American Heart Association’s heart disease awareness, Go Red for Women, kicks off on the first Friday of February every year. Go Red invites everyone to empower themselves and learn about women’s heart risks and also by wearing red on the first Friday to bring awareness to how often women are affected by heart disease. Heart disease is the leading cause of death in women, causing one in three deaths. That’s about one woman every minute. The Go Red movement also educates women that the symptoms they feel when having a heart attack or heart warning signs called angina could feel very different than what a man might experience. Many women experience heart symptoms as back pain, shortness of breath, heartburn and nausea. These symptoms can be confusing and many women delay seeking medical attention right away because they are not thinking the symptoms they feel are from their heart.
Another type of heart disease that is highlighted in February is congenital heart disease. This is when a baby is born with some type of abnormality to their heart; about eight babies out of 1,000 births are born with a heart defect. Most of these defects are mild and do not require treatment. Some defects require surgery to fix the problem. Some warning signs that a baby has heart problems could include breathing difficulties, feeding difficulties, or poor weight gain. Most often heart defects are detected through routine medical checkups.
As for persons 20-40 years old in the years 2013 and 2014; 2,100 people were hospitalized due to ischemic heart disease, 1,045 people hospitalized because of heart attack, 570 hospitalized with heart failure, another 3,900 were hospitalized because of an abnormal heart rhythm called an arrhythmia. These numbers show that although heart disease does occur most often in people over 50 years old, young people are not immune to this disease; as many as 4 percent to10 percent of all heart attacks occur before the age of 45. Coronary artery disease is the most important cause of early heart attacks but there are other causes to note. About 4 percent of heart attacks in young adults are caused by congenital abnormalities of the coronary artery anatomy. Roughly 5 percent can be attributed to blood clots that originate elsewhere and are carried in the bloodstream to the arteries that surround the heart, where they block the artery. Various disorders of the blood clotting system increase the risk of clot formation throughout the circulatory system, including in coronary arteries accounts for another 5 percent. Additionally, 6 percent of heart attacks in young people occur due to spasm or inflammation of the heart arteries, radiation therapy for chest tumors, chest trauma, and abuse of cocaine, amphetamines, or other drugs.

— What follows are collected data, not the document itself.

[src/hdl/srlm_pkg.sv]
package srlm_pkg;

    typedef enum logic [1:0] {
        FR_EMPTY,
        FR_LEFT,
        FR_RIGHT
    } t_front_state;

    typedef enum logic [3:0] {
        BK_IDLE,
        BK_DIV,
        BK_SQRT,
        BK_MUL_OLD,
        BK_MUL_NEW,
        BK_ADD,
        BK_ROUND,
        BK_SCALE,
        BK_DONE
    } t_back_state;

    localparam int WEIGHT_W    = 16;
    localparam int LEVEL_CFG_W = 15;
    localparam int SCALE_W     = 16;
    localparam int PADDR_W     = 3;
    localparam int PDATA_W     = 32;

    localparam logic [0:0] REG_SMOOTHING_WEIGHT = 1'b0;
    localparam logic [0:0] REG_FULL_SCALE_LEVEL = 1'b1;

    localparam logic [WEIGHT_W-1:0]    SMOOTHING_WEIGHT_RST = 16'd4588;
    localparam logic [LEVEL_CFG_W-1:0] FULL_SCALE_LEVEL_RST = 15'd5571;

    localparam logic [WEIGHT_W:0]    WEIGHT_ONE = 17'h10000;
    localparam logic [WEIGHT_W-1:0]  ROUND_HALF = 16'h8000;
    localparam logic [SCALE_W-1:0]   SCALE_MAX  = 16'hFFFF;

endpackage
===== config.mk =====
export PLATFORM = sky130hd
export DESIGN_NAME = positional_list_stack_queue
export DESIGN_NICKNAME = d
export VERILOG_FILES = /design/src/rtl/plsq_pkg.sv /design/src/rtl/positional_list_stack_queue.sv
export SDC_FILE = /design/constraint.sdc
export NUM_CORES = 1
export LEC_CHECK = 0
export BUFFER_PORTS_ARGS = -buffer_cell sky130_fd_sc_hd__buf_4
export CORE_UTILIZATION = 45
export CTS_CLUSTER_SIZE = 10
export DETAILED_ROUTE_END_ITERATION = 6
export SLEW_MARGIN = 30
export SYNTH_ARGS = -nofsm -noshare
export SYNTH_HDL_FRONTEND = slang
export SYNTH_SLANG_ARGS = --single-unit

===== constraint.sdc =====
create_clock -name clk -period 7.9 [get_ports clk]
set_clock_uncertainty 0.05 [all_clocks]
set_input_delay 2.37 -clock clk [delete_from_list [all_inputs] [get_ports clk]]
set_output_delay 2.37 -clock clk [all_outputs]
set_load 0.02 [all_outputs]
[src/mie_pkg.sv]
// ----------------------------------------------------------------------------
// mie_pkg
// operation codes, controller states and shared command/status types
// ----------------------------------------------------------------------------
package mie_pkg;

  typedef enum logic [5:0] {
    OP_NOP = 6'd0, OP_MOVN = 6'd1, OP_MOVZ = 6'd2, OP_MFHI = 6'd3, OP_MFLO = 6'd4,
    OP_LB = 6'd5, OP_LH = 6'd6, OP_LW = 6'd7, OP_SB = 6'd8, OP_SH = 6'd9,
    OP_SW = 6'd10, OP_ADD = 6'd11, OP_ADDU = 6'd12, OP_ADDI = 6'd13,
    OP_ADDIU = 6'd14, OP_SUB = 6'd15, OP_SUBU = 6'd16, OP_MUL = 6'd17,
    OP_MULT = 6'd18, OP_MULTU = 6'd19, OP_DIV = 6'd20, OP_DIVU = 6'd21,
    OP_SLT = 6'd22, OP_SLTU = 6'd23, OP_SLTI = 6'd24, OP_SLTIU = 6'd25,
    OP_AND = 6'd26, OP_ANDI = 6'd27, OP_OR = 6'd28, OP_ORI = 6'd29,
    OP_XOR = 6'd30, OP_XORI = 6'd31, OP_NOR = 6'd32, OP_LUI = 6'd33,
    OP_SLL = 6'd34, OP_SLLV = 6'd35, OP_SRA = 6'd36, OP_SRAV = 6'd37,
    OP_SRL = 6'd38, OP_SRLV = 6'd39, OP_J = 6'd40, OP_JAL = 6'd41,
    OP_BLTZ = 6'd42, OP_BLEZ = 6'd43, OP_BGTZ = 6'd44, OP_BGEZ = 6'd45,
    OP_BEQ = 6'd46, OP_BNE = 6'd47
  } op_t;

  localparam logic [1:0] ST_OK       = 2'd0;
  localparam logic [1:0] ST_OVERFLOW = 2'd1;
  localparam logic [1:0] ST_DIVZERO  = 2'd2;
  localparam logic [1:0] ST_MISALIGN = 2'd3;

  localparam logic [31:0] REGION_MASK = 32'hf000_0000;
  localparam int unsigned DIV_STEPS = 32;

  typedef enum logic [2:0] {
    S_IDLE,    // waiting for a request
    S_READ,    // operands registered, word quotient computed
    S_ADDR,    // word slot settles, memory read
    S_MUL,     // product register settles
    S_DIV,     // one quotient bit a cycle
    S_FINISH,  // state update, result loaded
    S_HOLD     // result waiting for the receiver
  } state_t;

  // controller to datapath
  typedef struct packed {
    logic capture;    // latch request fields
    logic mul_start;  // register operands into the multiplier
    logic div_start;  // load the divider
    logic div_step;   // one divider iteration
    logic finish;     // commit state and load the result
  } cmd_t;

  // datapath to controller
  typedef struct packed {
    logic is_mul;     // MULT or MULTU
    logic is_div;     // DIV or DIVU with a nonzero divisor
    logic div_last;   // final divider iteration this cycle
  } stat_t;

endpackage

[src/mie_ctrl.sv]
// ----------------------------------------------------------------------------
// mie_ctrl
// sequencer for one instruction: read, optional multiply/divide, commit, hold
// ----------------------------------------------------------------------------
module mie_ctrl (
  input  logic            clk,
  input  logic            rst,
  input  logic            in_valid,
  output logic            in_stall,
  output logic            out_valid,
  input  logic            out_stall,
  input  mie_pkg::stat_t  stat,
  output mie_pkg::cmd_t   cmd
);

  mie_pkg::state_t state, state_next;

  // state register
  always_ff @(posedge clk) begin
    if (rst) begin
      state <= mie_pkg::S_IDLE;
    end else begin
      state <= state_next;
    end
  end

  // next state and commands
  always_comb begin
    state_next = state;
    cmd = '0;
    in_stall = 1'b1;
    out_valid = 1'b0;
    case (state)
      mie_pkg::S_IDLE: begin
        in_stall = 1'b0;
        if (in_valid) begin
          cmd.capture = 1'b1;
          state_next = mie_pkg::S_READ;
        end
      end
      mie_pkg::S_READ: state_next = mie_pkg::S_ADDR;
      mie_pkg::S_ADDR: begin
        if (stat.is_mul) begin
          cmd.mul_start = 1'b1;
          state_next = mie_pkg::S_MUL;
        end else if (stat.is_div) begin
          cmd.div_start = 1'b1;
          state_next = mie_pkg::S_DIV;
        end else begin
          state_next = mie_pkg::S_FINISH;
        end
      end
      mie_pkg::S_MUL: state_next = mie_pkg::S_FINISH;
      mie_pkg::S_DIV: begin
        cmd.div_step = 1'b1;
        if (stat.div_last) state_next = mie_pkg::S_FINISH;
      end
      mie_pkg::S_FINISH: begin
        cmd.finish = 1'b1;
        state_next = mie_pkg::S_HOLD;
      end
      mie_pkg::S_HOLD: begin
        out_valid = 1'b1;
        in_stall = out_stall;
        if (!out_stall) begin
          if (in_valid) begin
            cmd.capture = 1'b1;
            state_next = mie_pkg::S_READ;
          end else begin
            state_next = mie_pkg::S_IDLE;
          end
        end
      end
      default: state_next = mie_pkg::S_IDLE;
    endcase
  end

endmodule

[config.mk]
export PLATFORM = sky130hd
export DESIGN_NAME = mie_ctrl
export DESIGN_NICKNAME = d
export VERILOG_FILES = /design/src/mie_pkg.sv /design/src/mie_ctrl.sv
export SDC_FILE = /design/constraint.sdc
export NUM_CORES = 1
export LEC_CHECK = 0
export BUFFER_PORTS_ARGS = -buffer_cell sky130_fd_sc_hd__buf_4
export CAP_MARGIN = 20
export CORE_AREA = 2 2 39 41
export DETAILED_ROUTE_END_ITERATION = 8
export DIE_AREA = 0 0 41 43
export MAX_ROUTING_LAYER = met4
export PLACE_DENSITY_LB_ADDON = 0.12
export RECOVER_POWER = 50
export SYNTH_ARGS = -nofsm -noshare
export SYNTH_HDL_FRONTEND = slang
export SYNTH_SLANG_ARGS = --single-unit
[constraint.sdc]
create_clock -name clk -period 1.35 [get_ports clk]
set_clock_uncertainty 0.1 [all_clocks]
set_input_delay 0 -clock clk [delete_from_list [all_inputs] [get_ports clk]]
set_output_delay 0 -clock clk [all_outputs]
set_load 0.01 [all_outputs]
==> flow_metrics.env, run 1 <==
export IMPL_status="finished clean"
export IMPL_port_buffers=13
export IMPL_synth_area_sq_um=259.0
export IMPL_drv_cap=0
export IMPL_h_tree_depth=1
export IMPL_regMostFlops="state"
export IMPL_drtIter0Drc=0
export IMPL_cp_start_kind="register"
export IMPL_cts_num_sinks=3
export IMPL_reg_top3="state (3)"
export IMPL_crit_fanout=8
export IMPL_grt_start_max_net_pins=11
export IMPL_cts_tree="done"
export IMPL_die_x_microns=41
export IMPL_antenna_found_initial=0
export IMPL_ant_nets=0
export IMPL_clock_latency_ns=0.23
export IMPL_timing_fmax_mhz=761.2
export IMPL_grt_ovfl_total=0
export IMPL_multiInputGateArea_sq_um=176.4
export IMPL_slew_headroom_pct=86.27
export IMPL_cts_root_buf="clkbuf_4"
export IMPL_grt_pass1_wl_microns=1069
export IMPL_vias_per_cell=4.382
export IMPL_cp_arrival_ns=1.21
export IMPL_period_share_pct=97.31
export IMPL_die_height_microns=43
export IMPL_totalPowerFinal_mw=0.3889
export IMPL_synth_seq_area_share_pct=23.19
export IMPL_track_usage_pct=9.044
export IMPL_hold_class="in -> reg"
export IMPL_slew_viol_final=0
export IMPL_ys_flop_type="dfxtp_1"
export IMPL_vdd_drop_max_uv=321.2
export IMPL_numCtsBuffers=3
export IMPL_finalCriticalPeriod_ns=1.314
export IMPL_worstMarginPinSlew_ns=0.2057
export IMPL_layout_drive_gt1_share_pct=40.38
export IMPL_async_flop_share_pct=0
export IMPL_cp_startpoint="state[0]"
export IMPL_cts_reportedPaths_clkPinSlew_ns=0.04
export IMPL_setup_viol=0
export IMPL_fin_cells=68
export IMPL_dr_total_vias=298
export IMPL_synthDistinctLibCells=24
export IMPL_gp_congestion=0.7215
export IMPL_ys_ff_latch=3
export IMPL_place_inst=61
export IMPL_largest_reg_flops=3
export IMPL_dp_hpwl_microns=540.9
export IMPL_cp_required_ns=1.25
export IMPL_hp_start="out_stall"
export IMPL_start_util_pct=18.72
export IMPL_fillers=163
export IMPL_finalNetCount=60
export IMPL_worstSetupPathType="reg -> out"
export IMPL_wl_per_cell_microns=10.10
export IMPL_yosys_warnings=0
export IMPL_fp_dieArea_sq_um=1763
export IMPL_wirelength_microns=687
export IMPL_synth_edff_count=0
export IMPL_hold_viol=0
export IMPL_grt_pass1_vias=285
export IMPL_drc=0
export IMPL_n_antenna_cell=0
export IMPL_powerDensity_nw_per_um2=939.1
export IMPL_syn_num_nets=41
export IMPL_num_rows=14
export IMPL_p_leak_nw=0.1853
export IMPL_synth_cells=34
export IMPL_drtPass1Iterations=1
export IMPL_area_growth_syn_to_layout_pct=59.90
export IMPL_syn_area_per_cell_sq_um=7.618
export IMPL_core_area_sq_um=1384
export IMPL_seq_area_sq_um=66.31
export IMPL_max_clock_path_buffers=2
export IMPL_end_kind="output port"
export IMPL_ios=14
export IMPL_r2r_start="state[2]"
metrics by stage:
step / utilization (%) / hold WS [ns] / worst slack, ns / area (sq um) / TNS [ns]
after floorplan: - / -0.03093 / 0.1922 / 259.0 / 0
after global placement: 26.04 / 0.08326 / 0.1479 / 360.3 / 0
after detailed placement: 26.04 / 0.07983 / 0.1230 / 360.3 / 0
after CTS: 29.57 / 0.06806 / 0.02193 / 409.1 / 0
after global routing: 29.93 / 0.09362 / -0.0001821 / 414.1 / -0.0001821
final: 29.93 / 0.06841 / 0.03628 / 414.1 / 0
path summary, 6_finish.rpt:
kind | slack [ns] | cells after the start | end
setup / recovery | 0.04 | 3 | cmd[2]
hold reg to reg | 0.43 | 2 | state[0]
hold / removal | 0.07 | 4 | state[1]
setup reg to reg | 0.18 | 3 | state[0]
timing repair:
action | CTS | global route
endpoints found under the hold margin | 3 | 0
gates cloned | 0 | 0
hold buffers | 2 | 0
endpoints found under the setup margin | 2 | 5
setup buffers | 0 | 1
gates resized for setup | 2 | 3
routing by layer:
layer	global-route usage, %	up-vias	share of wire (%)
li1	-	155	-
met1	9.936	130	45
met2	14.06	11	47
met3	1.571	2	5.8
met4	6.000	0	2.3
met5	-	-	0
cell usage in the layout (no fill, tap or decap), types with 2 or more instances in the layout:
cell type	synthesis	layout
a21oi_1	2	2
buf_4	0	12
clkbuf_1	0	3
clkbuf_4	0	3
dfxtp_2	0	2
dlygate4sd3_1	0	2
inv_1	2	2
nand2b_1	2	2
nand3_1	2	2
nor2_1	3	3
nor2b_1	2	2
nor3_1	2	2
synth_stat cells (2+ instances only):
master,number,area [sq um]
nor2b_1,2,12.51
nor2_1,3,11.26
a21oi_1,2,10.01
nor3_1,2,10.01
nand3_1,2,10.01
dfxtp_1,3,60.06
inv_1,2,7.510
nand2b_1,2,12.51
cells by family (layout without fill, tap and decap cells):
group | count (synthesis) | count (layout) | share of synthesized area (%)
compound gates | 7 | 7 | 17.88
buf+inv | 4 | 22 | 9.178
flops | 3 | 3 | 23.19
mux | 2 | 2 | 8.212
simple gates | 18 | 18 | 41.55
where the power goes:
| group | switching, mW | leakage (nW) | internal, mW | total (mW) |
|---|---|---|---|---|
| Sequential | 0.0184 | 0.0261 | 0.100 | 0.119 |
| Combinational | 0.0475 | 0.144 | 0.0658 | 0.113 |
| Clock | 0.0464 | 0.0150 | 0.111 | 0.157 |
area by class of cell:
class | count | share of cell area, %
multi-input cells | 27 | 42.60
inverters | 2 | 1.813
well taps | 16 | 4.834
repair buffers | 16 | 28.40
clock buffers | 4 | 6.344
flip-flops and latches | 3 | 16.01
worst max-delay path, cell delays in order (launching register included):
cell	delay, ns
dfxtp_4	0.37
and2b_2	0.25
and4bb_2	0.23
buf_4	0.14
No activity file was read; power rests on OpenSTA's default activity.
==> run 2: changes to the inputs <==
--- a/config.mk
+++ b/config.mk
@@ -6,10 +6,10 @@
 export NUM_CORES = 1
 export LEC_CHECK = 0
 export BUFFER_PORTS_ARGS = -buffer_cell sky130_fd_sc_hd__buf_4
-export CAP_MARGIN = 20
 export CORE_AREA = 2 2 39 41
 export DETAILED_ROUTE_END_ITERATION = 8
 export DIE_AREA = 0 0 41 43
+export HOLD_SLACK_MARGIN = 0.15
 export MAX_ROUTING_LAYER = met4
 export PLACE_DENSITY_LB_ADDON = 0.12
 export RECOVER_POWER = 50
==> run 2 against run 1 <==
Sequential share of layout area is 1.1 points lower. Register-to-register slack hardly changed. Sequential cell count stayed put. Critical path depth stayed put. Core utilization is 2.2 points higher. Clock-buffer cell count stayed put. Largest power group unchanged. Combinational power is 6% higher. Non-clock buffer count is 3 higher. First-iteration DRC count stayed put. Cell count is 4.4% higher. Largest cell class unchanged. Sequential power hardly changed. Highest routed layer unchanged.
==> flow_metrics.env, run 2 (synthesized netlist as in run 1, its figures left out) <==
export IMPL_r2r_start="state[2]"
export IMPL_crit_fanout=8
export IMPL_h_tree_depth=1
export IMPL_regMostFlops="state"
export IMPL_gp_congestion=0.7215
export IMPL_port_buffers=13
export IMPL_core_area_sq_um=1384
export IMPL_final_common_cell="buf_4"
export IMPL_ant_nets=0
export IMPL_cp_startpoint="state[0]"
export IMPL_powerDensity_nw_per_um2=890.6
export IMPL_cp_start_kind="register"
export IMPL_drv_cap=0
export IMPL_grt_ovfl_total=0
export IMPL_numCtsBuffers=3
export IMPL_setup_viol=0
export IMPL_clock_latency_ns=0.23
export IMPL_grt_pass1_wl_microns=1055
export IMPL_hold_viol=0
export IMPL_cts_reportedPaths_clkPinSlew_ns=0.03
export IMPL_max_clock_path_buffers=2
export IMPL_die_x_microns=41
export IMPL_drtIter0Drc=0
export IMPL_ios=14
export IMPL_cp_required_ns=1.25
export IMPL_holdWs_ns=0.1909
export IMPL_hold_class="in -> reg"
export IMPL_p_leak_nw=0.1978
export IMPL_hp_start="stat[1]"
export IMPL_status="finished clean"
export IMPL_r2r_cells=3
export IMPL_drc=0
export IMPL_most_common_layout_cells="buf_4, dlygate4sd3_1, nor2_1, clkbuf_4, clkbuf_1"
export IMPL_cts_tree="done"
export IMPL_dp_hpwl_microns=540.9
export IMPL_finalCriticalPeriod_ns=1.314
export IMPL_vdd_drop_max_uv=321.2
export IMPL_finalNetCount=63
export IMPL_crit_end="cmd[2]"
export IMPL_dr_total_vias=308
export IMPL_slew_viol_final=0
export IMPL_slew_headroom_pct=86.27
export IMPL_reg_top3="state (3)"
export IMPL_totalPowerFinal_mw=0.3956
export IMPL_die_height_microns=43
export IMPL_largest_reg_flops=3
export IMPL_cts_root_buf="clkbuf_4"
export IMPL_area_growth_syn_to_layout_pct=71.50
export IMPL_wl_per_cell_microns=9.746
export IMPL_antenna_found_initial=0
export IMPL_grt_pass1_vias=286
export IMPL_drtPass1Iterations=1
export IMPL_cp_arrival_ns=1.21
export IMPL_pre_cts_ws_ns=0.1230
export IMPL_end_kind="output port"
export IMPL_final_setup_worst_slack_ns=0.03628
export IMPL_layout_drive_gt1_share_pct=38.18
export IMPL_wirelength_microns=692
export IMPL_timing_fmax_mhz=761.2
export IMPL_hold_path_depth=4
export IMPL_r2r_slack_ns=0.18
export IMPL_worstMarginPinSlew_ns=0.2057
export IMPL_period_share_pct=97.31
export IMPL_start_util_pct=18.72
export IMPL_cts_num_sinks=3
export IMPL_final_core_util_pct=32.10
export IMPL_worstSetupPathType="reg -> out"
export IMPL_fillers=160
export IMPL_track_usage_pct=8.941
export IMPL_num_rows=14
export IMPL_grt_start_max_net_pins=11
export IMPL_n_antenna_cell=0
export IMPL_fp_dieArea_sq_um=1763
export IMPL_vias_per_cell=4.338
export IMPL_r2r_end="state[0]"
[run 2: changes by cell type in the layout (fill, tap and decap cells not counted), sizes merged]
cell	before	now
dlygate4sd3	2	5
[run 2: final cells by class]
class	count	area, sq um	share of cell area (%)
Clock buffer	4	26.28	5.915
Tap cell	16	20.02	4.507
Sequential cell	3	66.31	14.93
Multi-Input combinational cell	27	176.4	39.72
Timing Repair Buffer	19	147.6	33.24
Inverter	2	7.507	1.690
[run 2: worst max-delay path, stage by stage, from the launching register on]
cell      delay, ns
dfxtp_4        0.37
and2b_2        0.25
and4bb_2       0.23
buf_4          0.14
[run 2: worst min-delay path by stage]
stage | end | slack, ns
after CTS | state[0] | 0.19
after global routing | state[0] | 0.20
final | state[0] | 0.19
after detailed placement | state[0] | 0.08
after floorplan | state[2] | -0.03
after global placement | state[1] | 0.08
[run 2: repair_timing]
item                                   in CTS  in global routing
pin swaps                                   0                  0
endpoints found under the hold margin       3                  0
setup endpoints to repair                   2                  5
hold buffers                                5                  0
resized for setup                           2                  3
setup buffers                               0                  1
[run 2: routing by layer]
metal | up-vias | wire [microns] | track usage, %
met5 | - | 0 | -
met4 | 0 | 16 | 6.000
met3 | 2 | 39 | 1.571
met2 | 11 | 329 | 14.06
met1 | 134 | 307 | 9.615
li1 | 161 | - | -
[run 2: report_power, final]
| group | internal, mW | total, mW | switching, mW |
|---|---|---|---|
| registers | 0.100 | 0.119 | 0.0184 |
| clock network | 0.111 | 0.157 | 0.0464 |
| logic | 0.0714 | 0.120 | 0.0486 |
[run 2: metrics by stage]
| step | cells | area (sq um) | TNS, ns |
|---|---|---|---|
| CTS | 70 | 439.2 | 0 |
| global route | 71 | 444.2 | -0.0001821 |
| floorplan | 34 | 259.0 | 0 |
| finish | 71 | 444.2 | 0 |
| detailed placement | 61 | 360.3 | 0 |
| global placement | 61 | 360.3 | 0 |
==> run 3: changes to the inputs <==
--- a/config.mk
+++ b/config.mk
@@ -11,7 +11,6 @@
 export DIE_AREA = 0 0 41 43
 export HOLD_SLACK_MARGIN = 0.15
 export MAX_ROUTING_LAYER = met4
-export PLACE_DENSITY_LB_ADDON = 0.12
 export RECOVER_POWER = 50
 export SYNTH_ARGS = -nofsm -noshare
 export SYNTH_HDL_FRONTEND = slang
==> run 3 against run 2 <==
Fmax up 0.59%. Total power fell by 0.36%. Clock-buffer cell count unchanged. Setup slack improved by 0.0077 ns. Sequential power about the same. Largest cell class unchanged.
==> flow_metrics.env, run 3 (synthesized netlist as in run 1, its figures left out) <==
export IMPL_finalCriticalPeriod_ns=1.306
export IMPL_regMostFlops="state"
export IMPL_cts_root_buf="clkbuf_4"
export IMPL_slowest_stage="dfxtp_4"
export IMPL_drc=0
export IMPL_vdd_drop_max_uv=304.6
export IMPL_final_setup_tns_ns=0
export IMPL_placed_cell_area_sq_um=360.3
export IMPL_timing_fmax_mhz=765.7
export IMPL_cts_reportedPaths_clkPinSlew_ns=0.03
export IMPL_cp_start_kind="register"
export IMPL_start_util_pct=18.72
export IMPL_hold_viol=0
export IMPL_powerDensity_nw_per_um2=902.7
export IMPL_num_rows=14
export IMPL_r2r_slack_ns=0.18
export IMPL_multiInputGateArea_sq_um=176.4
export IMPL_max_clock_path_buffers=2
export IMPL_hold_class="in -> reg"
export IMPL_cts_num_sinks=3
export IMPL_port_buffers=13
export IMPL_vias_per_cell=4.343
export IMPL_cp_arrival_ns=1.21
export IMPL_status="finished clean"
export IMPL_slew_headroom_pct=86.53
export IMPL_track_usage_pct=9.754
export IMPL_fp_dieArea_sq_um=1763
export IMPL_dr_total_vias=304
export IMPL_cp_top_family="simple AND/OR/NAND/NOR gates"
export IMPL_drv_cap=0
export IMPL_hold_path_depth=4
export IMPL_drtIter0Drc=1
export IMPL_reg_top3="state (3)"
export IMPL_grt_ovfl_total=0
export IMPL_grt_pass1_vias=313
export IMPL_numCtsBuffers=3
export IMPL_cp_required_ns=1.25
export IMPL_ios=14
export IMPL_n_antenna_cell=0
export IMPL_cts_tree="done"
export IMPL_layout_drive_gt1_share_pct=37.04
export IMPL_p_leak_nw=0.1924
export IMPL_fillers=153
export IMPL_clock_latency_ns=0.24
export IMPL_ant_nets=0
export IMPL_slowest_delay_ns=0.36
export IMPL_seq_area_sq_um=66.31
export IMPL_end_kind="output port"
export IMPL_gp_congestion=0.8054
export IMPL_r2r_cells=3
export IMPL_r2r_end="state[0]"
export IMPL_largest_reg_flops=3
export IMPL_hp_start="stat[1]"
export IMPL_wl_per_cell_microns=9.543
export IMPL_h_tree_depth=1
export IMPL_antenna_found_initial=0
export IMPL_setup_viol=0
export IMPL_worstSetupPathType="reg -> out"
export IMPL_fin_area_sq_um=436.7
export IMPL_post_cts_buffers=0
export IMPL_die_height_microns=43
export IMPL_path_buf_inv=1
export IMPL_core_area_sq_um=1384
export IMPL_period_share_pct=96.74
export IMPL_r2r_start="state[2]"
export IMPL_grt_setup_unrepaired="no"
export IMPL_cp_cell_sequence="and2b_2, and4bb_2, buf_4"
export IMPL_crit_fanout=8
export IMPL_finalNetCount=62
export IMPL_final_common_cell="buf_4"
export IMPL_slew_viol_final=0
export IMPL_area_growth_syn_to_layout_pct=68.60
export IMPL_most_common_layout_cells="buf_4, dlygate4sd3_1, nor2_1, clkbuf_4, clkbuf_1"
export IMPL_die_x_microns=41
export IMPL_grt_start_max_net_pins=11
export IMPL_wirelength_microns=668
export IMPL_whs_endpoint="state[0]"
export IMPL_drtPass1Iterations=2
export IMPL_worstMarginPinSlew_ns=0.2018
export IMPL_grt_pass1_wl_microns=1110
==> run 3: changes by cell type in the layout (fill, tap and decap cells not counted), sizes merged <==
cell  previous run  this run
buf             12        11
==> run 3: stage by stage <==
stage               worst slack, ns  cells  utilization, %  total power [mW]  hold slack, ns
floorplan                    0.1922     34               -            0.1777        -0.03093
global placement             0.1492     61           26.04            0.2218         0.08703
detailed placement           0.1333     61           26.04            0.2221         0.08702
CTS                         0.03367     70           31.74            0.4021          0.2022
global route               0.001282     70           31.56            0.4221          0.2530
finish                      0.04401     70           31.56            0.3942          0.1873
==> run 3: power breakdown <==
group          switching (mW)  internal, mW  leakage [nW]
combinational          0.0467        0.0684         0.151
clock                  0.0508         0.111        0.0150
sequential             0.0171         0.100        0.0261
total                   0.115         0.280         0.192
==> run 3: layout make-up <==
cell class | instances | share of cell area, %
clock buffers | 4 | 6.017
inverters | 2 | 1.719
multi-input cells | 27 | 40.40
flip-flops and latches | 3 | 15.19
well taps | 16 | 4.585
repair buffers | 18 | 32.09
==> run 3: how the worst max path moves through the flow <==
stage	startpoint	endpoint	slack (ns)	cells after the start
final	state[0]	cmd[2]	0.04	3
after CTS	state[0]	cmd[2]	0.03	3
after floorplan	state[2]	state[0]	0.19	4
after detailed placement	state[2]	state[1]	0.13	3
after global routing	state[0]	cmd[2]	0.001	3
after global placement	state[2]	state[0]	0.15	3
==> run 3: worst reg2reg max path, stage by stage (launching register included) <==
cell and delay, ns:
dfxtp_2 0.35, or3b_1 0.38, o211ai_1 0.12, a31oi_1 0.10
==> run 3: per-layer routing <==
metal	GRT usage [%]	routed length, microns
met2	14.69	346
met1	9.585	270
met5	-	0
met3	1.571	32
met4	10.00	19
==> run 3: repair_timing <==
action                     CTS  global route
setup endpoints to repair    1             6
hold buffers                 5             0
pin swaps                    0             0
hold endpoints to repair     3             0
gates resized for setup      2             3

Now that we know heart disease can affect people of all ages and both men and women alike, what can we do to minimize our risk? Follow these five ways to love your heart:
1. Be active: American Heart Association recommends at least 30 minutes of moderate to vigorous physical activity a day.
2. Eat smart: Enjoy a diet low in sodium, saturated fat and trans fat. Include fruits, vegetables, fiber-rich whole grains, monounsaturated fat and polyunsaturated fat.
3. Evaluate your risk: Age, gender, race/ethnicity, family history and other medical conditions can all increase your risk of developing heart disease. Know which factors affect you and what you can do to reduce them.
4. Listen to your heart: If you notice your body giving you warning signs, pay attention to them and get checked by a doctor. By visiting a doctor early, your chances of avoiding a serious condition increase.
5. Know the facts: Read up on heart disease. By knowing about the disease, you will be better prepared to help prevent and fight it.
Jessica Meyer, CCRP, RN, BS, is affiliated with UnityPoint Health — Trinity Regional Medical Center Cardiac and Pulmonary Rehab.